Source: Scientific Reports Published:2025


Abstract

A novel nanobiosensor-based colorimetric method was developed by integrating ZnO nanoparticles functionalized with curcumin, dispersive liquid–liquid microextraction (DLLME), and smartphone digital image colorimetry for the sensitive detection of aflatoxin B1 (AFB1) in baby food samples. The unique combination of biologically-derived ZnO nanoparticles with curcumin created a sensing platform, while DLLME provided efficient pre-concentration of the target analyte. A custom-designed portable colorimetric box enabled standardized image capture and analysis using a smartphone camera and colorimetric software.
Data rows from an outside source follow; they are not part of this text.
--- config.mk ---
export PLATFORM = sky130hd
export DESIGN_NAME = msc_starter
export DESIGN_NICKNAME = d
export VERILOG_FILES = /design/src/hw/msc_pkg.sv /design/src/hw/msc_pins_if.sv /design/src/hw/msc_sync.sv /design/src/hw/msc_tick.sv /design/src/hw/msc_starter.sv
export SDC_FILE = /design/constraint.sdc
export NUM_CORES = 1
export LEC_CHECK = 0
export BUFFER_PORTS_ARGS = -buffer_cell sky130_fd_sc_hd__buf_2
export CAP_MARGIN = 10
export CORE_AREA = 2 2 117 119
export DETAILED_ROUTE_END_ITERATION = 8
export DIE_AREA = 0 0 119 121
export PLACE_DENSITY_LB_ADDON = 0.1
export SLEW_MARGIN = 20
export SYNTH_ARGS = -nofsm -noshare
export SYNTH_HDL_FRONTEND = slang
export SYNTH_SLANG_ARGS = --single-unit
--- constraint.sdc ---
create_clock -name clk_sys -period 1.85 [get_ports clk_sys]
set_input_delay 0.4625 -clock clk_sys [delete_from_list [all_inputs] [get_ports clk_sys]]
set_output_delay 0.4625 -clock clk_sys [all_outputs]
set_load 0.01 [all_outputs]
--- src/hw/msc_pkg.sv ---
// Shared constants and types of the motor starter command block
package msc_pkg;

    ////////////////////
    localparam int ADDR_W = 4;
    localparam int DATA_W = 32;

    localparam logic [3:0] REG_CTRL_OFS = 4'h0;
    localparam logic [3:0] REG_STAT_OFS = 4'h4;

    localparam int CTRL_W          = 4;
    localparam int CTRL_UNDERCUR   = 0;
    localparam int CTRL_DIAG       = 1;
    localparam int CTRL_QUICKSTOP  = 2;
    localparam int CTRL_STD_PROF   = 3;
    localparam logic [3:0] CTRL_RST = 4'h0;

    localparam int STAT_FLAGS_LSB = 0;
    localparam int STAT_DIAG_LSB  = 8;
    localparam int STAT_TRIP_LSB  = 12;

    ////////////////////
    // Timing counts: clock cycles per ms tick, then times in ms ticks
    localparam int TICK_CYCLES   = 200_000;  // 1 ms
    localparam int HOLD_MS       = 1_000;
    localparam int RESTART_MS    = 60_000;
    localparam int FLASH_MS      = 250;
    localparam int DEBOUNCE_MS   = 10;
    localparam int MS_CNT_W      = 16;

    ////////////////////
    // Percent thresholds of rated current and thermal model limit
    localparam logic [7:0] UNDERCUR_PCT = 8'h19;  // 25
    localparam logic [7:0] OVERLOAD_PCT = 8'h6e;  // 110
    localparam logic [7:0] WARN_PCT     = 8'h5a;  // 90
    localparam logic [7:0] LOAD_PCT     = 8'h46;  // 70

    // Diagnostic codes, bit 3 is status bit 1 and bit 0 is status bit 4
    localparam logic [3:0] CODE_NONE      = 4'h0;
    localparam logic [3:0] CODE_CONDUCT   = 4'h2;
    localparam logic [3:0] CODE_OVERLOAD  = 4'h4;
    localparam logic [3:0] CODE_THERMIST  = 4'h6;
    localparam logic [3:0] CODE_MANUAL    = 4'h8;
    localparam logic [3:0] CODE_WARN      = 4'ha;
    localparam logic [3:0] CODE_LOAD      = 4'hd;
    localparam logic [3:0] CODE_GENERIC   = 4'he;

    ////////////////////
    // Index of each pin in the synchronised vector
    localparam int SYN_KEY_OFF  = 0;
    localparam int SYN_KEY_MAN  = 1;
    localparam int SYN_SENS_A   = 2;
    localparam int SYN_SENS_B   = 3;
    localparam int SYN_THERMIST = 4;
    localparam int SYN_CONDUCT  = 5;
    localparam int SYN_PM_FAULT = 6;
    localparam int SYN_MAN_CW   = 7;
    localparam int SYN_MAN_CCW  = 8;
    localparam int SYN_W        = 9;

    typedef enum logic [1:0] {
        FLT_NONE,
        FLT_WAIT,
        FLT_READY
    } msc_fault_e;

endpackage

--- src/hw/msc_pins_if.sv ---
// Raw pin levels and their synchronised copies
`timescale 1ns/1ps
interface msc_pins_if #(parameter int W = 1);
    logic [W-1:0] raw;
    logic [W-1:0] sync;
    modport sync_side (input raw, output sync);
    modport user      (output raw, input sync);
endinterface

--- src/hw/msc_sync.sv ---
// Two-stage synchroniser for asynchronous pin inputs
`timescale 1ns/1ps
module msc_sync #(
    parameter int W = 1
) (
    input  wire logic clk_sys,             // System clock
    input  wire logic reset,               // Sync reset, active high
    msc_pins_if.sync_side pins             // Raw in, synced out
);
    typedef struct packed {
        logic [W-1:0] s1;
        logic [W-1:0] s2;
    } msc_sync_s;

    msc_sync_s s_r;
    msc_sync_s s_nxt;

    always_comb begin
        s_nxt    = s_r;
        s_nxt.s1 = pins.raw;
        s_nxt.s2 = s_r.s1;
    end

    always_ff @(posedge clk_sys) begin
        if (reset) begin
            s_r <= '0;
        end else begin
            s_r <= s_nxt;
        end
    end

    assign pins.sync = s_r.s2;
endmodule // msc_sync

--- src/hw/msc_tick.sv ---
// Millisecond tick generator
`timescale 1ns/1ps
module msc_tick #(
    parameter int TICK_CYCLES = 200000
) (
    input  wire logic clk_sys,             // System clock
    input  wire logic reset,               // Sync reset, active high
    output logic      tick                 // One-cycle pulse per ms
);
    localparam int CW = $clog2(TICK_CYCLES + 1);

    typedef struct packed {
        logic [CW-1:0] cnt;
        logic          tick;
    } msc_tick_s;

    msc_tick_s s_r;
    msc_tick_s s_nxt;

    always_comb begin
        s_nxt      = s_r;
        s_nxt.tick = 1'b0;
        if (s_r.cnt == CW'(TICK_CYCLES - 1)) begin
            s_nxt.cnt  = '0;
            s_nxt.tick = 1'b1;
        end else begin
            s_nxt.cnt = s_r.cnt + 1'b1;
        end
    end

    always_ff @(posedge clk_sys) begin
        if (reset) begin
            s_r <= '0;
        end else begin
            s_r <= s_nxt;
        end
    end

    assign tick = s_r.tick;
endmodule // msc_tick

--- src/hw/msc_starter.sv ---
// Motor starter command decode, fault handling and diagnostics
//
// The placing of the registers and the strobed register port were left to the implementer.
`timescale 1ns/1ps
module msc_starter
    import msc_pkg::*;
#(
    parameter int TICK_CYCLES = msc_pkg::TICK_CYCLES,
    parameter int HOLD_MS     = msc_pkg::HOLD_MS,
    parameter int RESTART_MS  = msc_pkg::RESTART_MS,
    parameter int FLASH_MS    = msc_pkg::FLASH_MS,
    parameter int DEBOUNCE_MS = msc_pkg::DEBOUNCE_MS
) (
    input  wire logic                        clk_sys,        // Clock
    input  wire logic                        reset,          // Sync reset
    // Register port
    input  wire logic [msc_pkg::ADDR_W-1:0]  addr,           // Byte addr
    input  wire logic [msc_pkg::DATA_W-1:0]  wr_data,        // Write data
    input  wire logic                        wr_en,          // Write strobe
    input  wire logic                        rd_en,          // Read strobe
    output logic      [msc_pkg::DATA_W-1:0]  rd_data,        // Read data
    // Fieldbus output bits, same clock
    input  wire logic                        cmd_forward_bit,   // Fwd
    input  wire logic                        cmd_reverse_bit,   // Rev
    input  wire logic                        cmd_actuator_bit,  // Aux
    input  wire logic                        cmd_quickstop_suppress_bit,
    // Fieldbus input bits
    output logic                             stat_auto_mode_bit,   // Auto
    output logic                             stat_group_fault_bit, // 0=flt
    output logic                             stat_sensor_a_bit,    // Sens A
    output logic                             stat_sensor_b_bit,    // Sens B
    // Asynchronous pins
    input  wire logic                        key_off_pin,     // Key OFF
    input  wire logic                        key_manual_pin,  // Key manual
    input  wire logic                        sensor_input_a,  // Sensor A
    input  wire logic                        sensor_input_b,  // Sensor B
    input  wire logic                        thermistor_open, // Open/high R
    input  wire logic                        output_conducting, // Sensed on
    input  wire logic                        power_module_fault, // Other
    input  wire logic                        manual_cw_sel,   // Manual fwd
    input  wire logic                        manual_ccw_sel,  // Manual rev
    // Measurements from power module logic, same clock
    input  wire logic [7:0]                  thermal_pct,     // Model %
    input  wire logic [7:0]                  min_phase_pct,   // Lowest I %
    // Drive and indication
    output logic                             clockwise_run,        // Fwd
    output logic                             counterclockwise_run, // Rev
    output logic                             aux_actuator_output,  // Aux
    output logic                             motor_led_red,        // LED
    // Diagnostic channel
    output logic                             diag_code_bit1,  // Status 1
    output logic                             diag_code_bit2,  // Status 2
    output logic                             diag_code_bit3,  // Status 3
    output logic                             diag_code_bit4,  // Status 4
    output logic                             diag_group_error, // Column
    output logic                             peripheral_error_flag // Flag
);

    ////////////////////
    typedef struct packed {
        logic [CTRL_W-1:0]   ctrl;
        logic [DATA_W-1:0]   rd_data;
        msc_fault_e          fstate;
        logic [3:0]          trip_code;
        logic                trip_per;
        logic [MS_CNT_W-1:0] wait_cnt;
        logic [MS_CNT_W-1:0] hold_cnt;
        logic [MS_CNT_W-1:0] deb_cnt;
        logic [MS_CNT_W-1:0] flash_cnt;
        logic                flash_ph;
        logic [1:0]          key_deb;
        logic [1:0]          fb_dir_prev;
        logic                qs_stop;
        logic [1:0]          qs_dir;
        logic                run_cw;
        logic                run_ccw;
        logic                aux;
        logic [3:0]          fb_stat;
        logic                led;
        logic [3:0]          diag;
        logic                diag_grp;
        logic                diag_per;
    } msc_state_s;

    msc_state_s s_r;
    msc_state_s s_nxt;

    logic ms_tick;

    msc_pins_if #(.W(SYN_W)) pins ();

    ////////////////////
    // Pins pass two flops first
    assign pins.raw[SYN_KEY_OFF]  = key_off_pin;
    assign pins.raw[SYN_KEY_MAN]  = key_manual_pin;
    assign pins.raw[SYN_SENS_A]   = sensor_input_a;
    assign pins.raw[SYN_SENS_B]   = sensor_input_b;
    assign pins.raw[SYN_THERMIST] = thermistor_open;
    assign pins.raw[SYN_CONDUCT]  = output_conducting;
    assign pins.raw[SYN_PM_FAULT] = power_module_fault;
    assign pins.raw[SYN_MAN_CW]   = manual_cw_sel;
    assign pins.raw[SYN_MAN_CCW]  = manual_ccw_sel;

    msc_sync #(.W(SYN_W)) u_sync (
        .clk_sys (clk_sys),
        .reset   (reset),
        .pins    (pins)
    );

    msc_tick #(.TICK_CYCLES(TICK_CYCLES)) u_tick (
        .clk_sys (clk_sys),
        .reset   (reset),
        .tick    (ms_tick)
    );

    ////////////////////
    always_comb begin
        logic [1:0]  key_raw;
        logic        key_off;
        logic        auto_mode;
        logic        sens_a;
        logic        sens_b;
        logic [1:0]  fb_dir;
        logic [1:0]  dir;
        logic        key_reset;
        logic        fb_reset;
        logic        reset_req;
        logic        running;
        logic        undercur;
        logic        overload;
        logic        fault_now;
        logic [3:0]  fault_code;
        logic        fault_per;
        logic        qs_active;
        logic        drive_en;
        logic [3:0]  code;
        logic [DATA_W-1:0] stat_word;

        s_nxt         = s_r;
        s_nxt.rd_data = '0;

        key_raw   = {pins.sync[SYN_KEY_MAN], pins.sync[SYN_KEY_OFF]};
        key_off   = s_r.key_deb[0];
        auto_mode = ~s_r.key_deb[0] & ~s_r.key_deb[1];
        sens_a    = pins.sync[SYN_SENS_A];
        sens_b    = pins.sync[SYN_SENS_B];
        fb_dir    = {cmd_reverse_bit, cmd_forward_bit};
        running   = s_r.run_cw | s_r.run_ccw;

        // Key position must stay put a while
        if (key_raw == s_r.key_deb) begin
            s_nxt.deb_cnt = '0;
        end else if (ms_tick) begin
            if (s_r.deb_cnt == MS_CNT_W'(DEBOUNCE_MS - 1)) begin
                s_nxt.key_deb = key_raw;
                s_nxt.deb_cnt = '0;
            end else begin
                s_nxt.deb_cnt = s_r.deb_cnt + 1'b1;
            end
        end

        // One pulse per OFF hold
        key_reset = key_off & ms_tick &
                    (s_r.hold_cnt == MS_CNT_W'(HOLD_MS - 1));
        if (!key_off) begin
            s_nxt.hold_cnt = '0;
        end else if (ms_tick &&
                     s_r.hold_cnt != MS_CNT_W'(HOLD_MS)) begin
            s_nxt.hold_cnt = s_r.hold_cnt + 1'b1;
        end

        // Reset on entry into 11 only, not while it is held
        fb_reset = (fb_dir == 2'b11) &&
                   (s_r.fb_dir_prev != 2'b11);
        s_nxt.fb_dir_prev = fb_dir;
        reset_req = key_reset | fb_reset;

        ////////////////////
        // Fault sources, most specific code first
        overload = thermal_pct >= OVERLOAD_PCT;
        undercur = s_r.ctrl[CTRL_UNDERCUR] & running &
                   (min_phase_pct < UNDERCUR_PCT);
        fault_per  = 1'b0;
        fault_code = CODE_NONE;
        fault_now  = 1'b1;
        if (pins.sync[SYN_CONDUCT] && !running) begin
            fault_code = CODE_CONDUCT;
            fault_per  = 1'b1;
        end else if (overload) begin
            fault_code = CODE_OVERLOAD;
        end else if (pins.sync[SYN_THERMIST]) begin
            fault_code = CODE_THERMIST;
        end else if (pins.sync[SYN_PM_FAULT] || undercur) begin
            fault_code = CODE_GENERIC;
        end else begin
            fault_now = 1'b0;
        end

        // Trip, lockout, wait for reset
        case (s_r.fstate)
            FLT_NONE: begin
                if (fault_now) begin
                    s_nxt.fstate    = FLT_WAIT;
                    s_nxt.trip_code = fault_code;
                    s_nxt.trip_per  = fault_per;
                    s_nxt.wait_cnt  = '0;
                end
            end
            FLT_WAIT: begin
                if (ms_tick) begin
                    if (s_r.wait_cnt ==
                        MS_CNT_W'(RESTART_MS - 1)) begin
                        s_nxt.fstate = FLT_READY;
                    end else begin
                        s_nxt.wait_cnt = s_r.wait_cnt + 1'b1;
                    end
                end
            end
            FLT_READY: begin
                // A fault still present cannot be reset away
                if (!fault_now && reset_req) begin
                    s_nxt.fstate = FLT_NONE;
                end
            end
            default: begin
                s_nxt.fstate = FLT_NONE;
            end
        endcase

        // Flash phase free-runs so a flashing LED starts at once
        if (ms_tick) begin
            if (s_r.flash_cnt == MS_CNT_W'(FLASH_MS - 1)) begin
                s_nxt.flash_cnt = '0;
                s_nxt.flash_ph  = ~s_r.flash_ph;
            end else begin
                s_nxt.flash_cnt = s_r.flash_cnt + 1'b1;
            end
        end

        case (s_r.fstate)
            FLT_WAIT:  s_nxt.led = 1'b1;
            FLT_READY: s_nxt.led = fault_now | s_r.flash_ph;
            default:   s_nxt.led = 1'b0;
        endcase

        ////////////////////
        // Quick stop; a new stop beats a clear
        qs_active = s_r.ctrl[CTRL_QUICKSTOP] &
                    ~cmd_quickstop_suppress_bit;
        if (qs_active && (sens_a || sens_b)) begin
            s_nxt.qs_stop = 1'b1;
            s_nxt.qs_dir  = auto_mode ? fb_dir : 2'b00;
        end else if (s_r.qs_stop) begin
            if ((auto_mode && fb_dir != s_r.qs_dir) ||
                (!auto_mode && key_reset)) begin
                s_nxt.qs_stop = 1'b0;
            end
        end

        // Direction source follows key mode
        dir = auto_mode ? fb_dir :
              {pins.sync[SYN_MAN_CCW], pins.sync[SYN_MAN_CW]};
        drive_en = (s_r.fstate == FLT_NONE) & ~fault_now &
                   ~s_r.qs_stop & ~key_off;
        s_nxt.run_cw  = drive_en & (dir == 2'b01);
        s_nxt.run_ccw = drive_en & (dir == 2'b10);
        s_nxt.aux     = cmd_actuator_bit;

        s_nxt.fb_stat = {sens_b, sens_a,
                         s_r.fstate == FLT_NONE,
                         auto_mode};

        ////////////////////
        // Diag code; trip, mode, thermal
        s_nxt.diag_grp = 1'b0;
        s_nxt.diag_per = 1'b0;
        if (s_r.fstate != FLT_NONE) begin
            code           = s_r.trip_code;
            s_nxt.diag_grp = 1'b1;
            s_nxt.diag_per = s_r.trip_per;
        end else if (s_r.key_deb[1]) begin
            code = CODE_MANUAL;
        end else if (thermal_pct >= WARN_PCT) begin
            code = CODE_WARN;
        end else if (thermal_pct >= LOAD_PCT) begin
            code = CODE_LOAD;
        end else begin
            code = CODE_NONE;
        end
        if (!s_r.ctrl[CTRL_STD_PROF]) begin
            code[0] = 1'b0;
        end
        if (!s_r.ctrl[CTRL_DIAG]) begin
            code           = CODE_NONE;
            s_nxt.diag_grp = 1'b0;
            s_nxt.diag_per = 1'b0;
        end
        s_nxt.diag = code;

        ////////////////////
        // Register port; unmapped reads return zero
        stat_word = '0;
        stat_word[STAT_FLAGS_LSB +: 7] = {s_r.led, s_r.run_ccw,
                                          s_r.run_cw, auto_mode,
                                          s_r.qs_stop, fault_now,
                                          s_r.fstate != FLT_NONE};
        stat_word[STAT_DIAG_LSB +: 4] = s_r.diag;
        stat_word[STAT_TRIP_LSB +: 4] = s_r.trip_code;

        if (wr_en && addr == REG_CTRL_OFS) begin
            s_nxt.ctrl = wr_data[CTRL_W-1:0];
        end
        if (rd_en) begin
            case (addr)
                REG_CTRL_OFS: s_nxt.rd_data = DATA_W'(s_r.ctrl);
                REG_STAT_OFS: s_nxt.rd_data = stat_word;
                default:      s_nxt.rd_data = '0;
            endcase
        end
    end

    always_ff @(posedge clk_sys) begin
        if (reset) begin
            s_r      <= '0;
            s_r.ctrl <= CTRL_RST;
        end else begin
            s_r <= s_nxt;
        end
    end

    ////////////////////
    assign rd_data              = s_r.rd_data;
    assign stat_auto_mode_bit   = s_r.fb_stat[0];
    assign stat_group_fault_bit = s_r.fb_stat[1];
    assign stat_sensor_a_bit    = s_r.fb_stat[2];
    assign stat_sensor_b_bit    = s_r.fb_stat[3];
    assign clockwise_run        = s_r.run_cw;
    assign counterclockwise_run = s_r.run_ccw;
    assign aux_actuator_output  = s_r.aux;
    assign motor_led_red        = s_r.led;
    assign diag_code_bit1       = s_r.diag[3];
    assign diag_code_bit2       = s_r.diag[2];
    assign diag_code_bit3       = s_r.diag[1];
    assign diag_code_bit4       = s_r.diag[0];
    assign diag_group_error     = s_r.diag_grp;
    assign peripheral_error_flag = s_r.diag_per;

endmodule // msc_starter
Under optimized conditions using chloroform as the extraction solvent and acetonitrile as the disperser solvent, the method achieved a remarkable limit of detection of 0.09 μg/kg within linear concentration range of 0–1 μg/L. The calibration curves demonstrated excellent linearity (R2 > 0.9906) with high precision (RSD < 5.52%). The method was successfully validated using baby food samples, achieving high recoveries (89.8–94.2%). This innovative integration of nanobiosensing, microextraction, and smartphone technology offers a rapid, highly sensitive, and cost-effective platform for on-site AFB1 detection in food safety applications, particularly beneficial for resource-limited settings. © The Author(s) 2025.